OSLO: The Norwegian Food Safety Authority said yesterday it would file a police complaint against a food company after finding large quantities of pork in its halal-labelled products. Kebab meat sold by Norwegian group Kuraas to restaurants contained between five and 30 percent pork even though it was marked as halal, the agency found. “We will file a complaint against the producer,” Catherine Signe Svinland, an adviser at the food safety watchdog, said. “In a halal product, there should be no pork at all and when we find such quantities ... we don’t believe it’s an accident but it is in fact fraud,” she said.
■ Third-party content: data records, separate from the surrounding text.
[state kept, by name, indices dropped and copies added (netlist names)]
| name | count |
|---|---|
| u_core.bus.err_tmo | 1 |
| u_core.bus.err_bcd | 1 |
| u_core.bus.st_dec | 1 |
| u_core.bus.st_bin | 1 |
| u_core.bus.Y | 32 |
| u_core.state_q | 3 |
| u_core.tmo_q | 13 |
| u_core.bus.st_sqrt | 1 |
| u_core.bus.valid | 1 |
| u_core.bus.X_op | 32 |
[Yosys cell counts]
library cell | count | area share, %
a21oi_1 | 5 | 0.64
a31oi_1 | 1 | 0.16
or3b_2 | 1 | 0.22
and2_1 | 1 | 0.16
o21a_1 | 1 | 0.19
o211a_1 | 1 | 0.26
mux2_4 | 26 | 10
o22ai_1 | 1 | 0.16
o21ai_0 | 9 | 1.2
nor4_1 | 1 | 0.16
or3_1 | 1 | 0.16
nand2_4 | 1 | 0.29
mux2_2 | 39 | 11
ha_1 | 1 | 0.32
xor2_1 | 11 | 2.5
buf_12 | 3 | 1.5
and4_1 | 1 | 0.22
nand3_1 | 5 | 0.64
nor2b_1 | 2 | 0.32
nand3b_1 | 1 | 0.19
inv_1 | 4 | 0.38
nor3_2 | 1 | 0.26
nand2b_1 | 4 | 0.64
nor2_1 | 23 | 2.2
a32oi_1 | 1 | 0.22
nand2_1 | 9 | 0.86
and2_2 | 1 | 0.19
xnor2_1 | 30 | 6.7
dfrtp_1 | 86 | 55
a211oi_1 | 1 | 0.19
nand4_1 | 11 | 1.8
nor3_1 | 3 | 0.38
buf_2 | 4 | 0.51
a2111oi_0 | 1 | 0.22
**config.mk**
```make
export PLATFORM = sky130hd
export DESIGN_NAME = axi_sram_slave
export DESIGN_NICKNAME = d
export VERILOG_FILES = /design/src/rtl/axi_sram_slave_pkg.sv /design/src/rtl/axi_sram_rd_buf.sv /design/src/rtl/axi_sram_slave.sv
export SDC_FILE = /design/constraint.sdc
export NUM_CORES = 1
export LEC_CHECK = 0
export BUFFER_PORTS_ARGS = -buffer_cell sky130_fd_sc_hd__buf_2
export CAP_MARGIN = 40
export CORE_MARGIN = 2
export CORE_UTILIZATION = 40
export CTS_BUF_LIST = sky130_fd_sc_hd__clkbuf_16
export DETAILED_ROUTE_END_ITERATION = 7
export PLACE_DENSITY = 0.8
export SYNTH_ARGS = -nofsm -noshare
export SYNTH_HDL_FRONTEND = slang
export SYNTH_SLANG_ARGS = --single-unit
```
**constraint.sdc**
```tcl
create_clock -name clk -period 3.5 [get_ports clk]
set_clock_uncertainty 0.15 [all_clocks]
set_input_delay 0.7 -clock clk [delete_from_list [all_inputs] [get_ports clk]]
set_output_delay 0.7 -clock clk [all_outputs]
set_load 0.03 [all_outputs]
```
The group denied any wrongdoing, Norwegian media reported. “We buy huge quantities of halal meat and we can show invoices corresponding to what we bought and sold,” marketing manager Kenneth Kuraas told news agency NTB.
“Pork ending up in these products is simply due to routines not being followed,” he added. The Food and Safety Authority also said it had found more than 60 percent pork in pizza meat sold by another Norwegian company.
Bus crash kills 24
in South Africa
CAPE TOWN: Twenty-four people were killed in South Africa yesterday when a double-decker bus carrying a church group crashed in a mountainous pass near Cape Town. Rescue teams had to use a crane to lift the bus and cut away bodywork to extract victims trapped in the overturned wreckage in the Hex River pass. “Twenty-three died on the scene and one person on the way to hospital,” said Faiza Steyn, Western Cape health spokeswoman. Two of the dead were children. Forty-five injured people were taken to hospital.
Heavy snow causes chaos in Slovakia
BRATISLAVA: Heavy snowfall caused travel chaos in Slovakia yesterday and left some 19,000 households without power in eastern regions, local media reported. More than 25 centimetres (10 inches) of fresh snow and blizzard conditions closed parts of a highway connecting the capital Bratislava in western Slovakia with the eastern city of Kosice, Slovakia’s second largest. Local roads and border crossings with neighbouring Poland and Hungary have also been closed. Hundreds of cars were trapped on roads and trains were delayed.
Romanian judges detained over graft
BUCHAREST: Two Romanian judges were arrested yesterday on charges of seeking tens of thousands of euros in exchange for helping to set free several detainees. Viorica Dinu and Antonela Costache of the Bucharest court are accused of agreeing to take ¤150,000 ($196,000) in January, promising to intercede with other judges in favour of a Romanian businessman, Dinel Nutu, detained over fraud.
Prosecutors said the manoeuvre failed so the two judges handed back ¤55,000 euros they had received in advance from Nutu’s brother.